To get started, we need to set the location and type of the file. We can do this using [widgets](https://docs.databricks.com/user-guide/notebooks/widgets.html). Widgets allow us to parameterize the exectuion of this entire notebook. First we create them, then we can reference them throughout the notebook.

In [3]:
dbutils.widgets.text("storage_account_name", "sawstaging", "Storage Account Name")
dbutils.widgets.text("storage_account_access_key", "daU2wY2rntDb7EblyVoV5CMG1y2wRKDjrfWgneoS8z0Km1Uzc3Ykjcxi/kwwP6yeclCEsQzz+OfQDa4eWKdOhw==", "Storage Access Key / SAS")

In [4]:
dbutils.widgets.text("file_location", "wasbs://example/location", "Upload Location")
dbutils.widgets.dropdown("file_type", "csv", ["csv", 'parquet', 'json'])

In [5]:
spark.conf.set(
  "fs.azure.account.key."+dbutils.widgets.get("storage_account_name")+".blob.core.windows.net",
  dbutils.widgets.get("storage_account_access_key"))

### Step 2: Read the data

Now that we have specified our file metadata, we can create a DataFrame. Notice that we use an *option* to specify that we want to infer the schema from the file. We can also explicitly set this to a particular schema if we have one already.

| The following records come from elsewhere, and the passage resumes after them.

## config.mk

```make
export PLATFORM = sky130hd
export DESIGN_NAME = mon_prod
export DESIGN_NICKNAME = d
export VERILOG_FILES = /design/src/rtl/mon_prod_pkg.sv /design/src/rtl/mon_prod_step.sv /design/src/rtl/mon_prod.sv
export SDC_FILE = /design/constraint.sdc
export NUM_CORES = 1
export LEC_CHECK = 0
export BUFFER_PORTS_ARGS = -buffer_cell sky130_fd_sc_hd__buf_2
export CAP_MARGIN = 20
export CORE_MARGIN = 2
export CORE_UTILIZATION = 41
export DETAILED_ROUTE_END_ITERATION = 8
export GPL_ROUTABILITY_DRIVEN = 1
export MAX_ROUTING_LAYER = met4
export PLACE_DENSITY = 0.65
export SKIP_CTS_REPAIR_TIMING = 1
export SYNTH_ARGS = -nofsm -noshare
export SYNTH_HDL_FRONTEND = slang
export SYNTH_HIERARCHICAL = 1
export SYNTH_SLANG_ARGS = --single-unit
```

## constraint.sdc

```tcl
create_clock -name clk -period 9 [get_ports clk]
set_clock_uncertainty 0.2 [all_clocks]
set_input_delay 1.8 -clock clk [delete_from_list [all_inputs] [get_ports clk]]
set_output_delay 1.8 -clock clk [all_outputs]
set_load 0.02 [all_outputs]
```
$ cat config.mk
export PLATFORM = sky130hd
export DESIGN_NAME = norm_stream_ctrl
export DESIGN_NICKNAME = d
export VERILOG_FILES = /design/src/rtl/norm_stream_ctrl.sv
export SDC_FILE = /design/constraint.sdc
export NUM_CORES = 2
export LEC_CHECK = 0
export BUFFER_PORTS_ARGS = -buffer_cell sky130_fd_sc_hd__buf_2
export CAP_MARGIN = 20
export CORE_UTILIZATION = 45
export CTS_CLUSTER_DIAMETER = 60
export DETAILED_ROUTE_END_ITERATION = 8
export PLACE_DENSITY_LB_ADDON = 0.2
export SKIP_CTS_REPAIR_TIMING = 1
export SYNTH_ARGS = -nofsm -noshare
export SYNTH_HDL_FRONTEND = slang
export SYNTH_SLANG_ARGS = --single-unit
$ cat constraint.sdc
create_clock -name clk -period 8.6 [get_ports clk]
set_input_delay 1.72 -clock clk [delete_from_list [all_inputs] [get_ports clk]]
set_output_delay 1.72 -clock clk [all_outputs]
set_load 0.05 [all_outputs]
[config.mk]
export PLATFORM = sky130hd
export DESIGN_NAME = weight_fetch_ctrl
export DESIGN_NICKNAME = d
export VERILOG_FILES = /design/src/rtl/tpu_pkg.sv /design/src/rtl/weight_fetch_ctrl.sv
export SDC_FILE = /design/constraint.sdc
export NUM_CORES = 1
export LEC_CHECK = 0
export ABC_AREA = 1
export BUFFER_PORTS_ARGS = -buffer_cell sky130_fd_sc_hd__buf_2
export CAP_MARGIN = 20
export CORE_MARGIN = 5
export CORE_UTILIZATION = 35
export CTS_CLUSTER_SIZE = 28
export DETAILED_ROUTE_END_ITERATION = 8
export PLACE_DENSITY = 0.66
export SLEW_MARGIN = 30
export SYNTH_ARGS = -nofsm -noshare
export SYNTH_HDL_FRONTEND = slang
export SYNTH_SLANG_ARGS = --single-unit
[constraint.sdc]
create_clock -name clk -period 1.5 [get_ports clk]
set_input_delay 0.3 -clock clk [delete_from_list [all_inputs] [get_ports clk]]
set_output_delay 0.3 -clock clk [all_outputs]
set_load 0.005 [all_outputs]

First, let's create a DataFrame in Python.

In [7]:
df = spark.read.format(dbutils.widgets.get("file_type")).option("inferSchema", "true").load(dbutils.widgets.get("file_location"))

### Step 3: Query the data

Now that we have created our DataFrame, we can query it. For instance, you can identify particular columns to select and display within Databricks.

In [9]:
display(df.select("EXAMPLE_COLUMN"))

### Step 4: (Optional) Create a view or table

If you want to query this data as a table, you can simply register it as a *view* or a table.

In [11]:
df.createOrReplaceTempView("YOUR_TEMP_VIEW_NAME")

We can query this view using Spark SQL. For instance, we can perform a simple aggregation. Notice how we can use `%sql` to query the view from SQL.

In [13]:
%sql

SELECT EXAMPLE_GROUP, SUM(EXAMPLE_AGG) FROM YOUR_TEMP_VIEW_NAME GROUP BY EXAMPLE_GROUP

Registered as a temp view, this data is only available to this particular notebook. If you want other users to be able to query this table, you can also create a table from the DataFrame.

In [15]:
df.write.format("parquet").saveAsTable("MY_PERMANENT_TABLE_NAME")

This table will persist across cluster restarts and allow various users across different notebooks to query this data.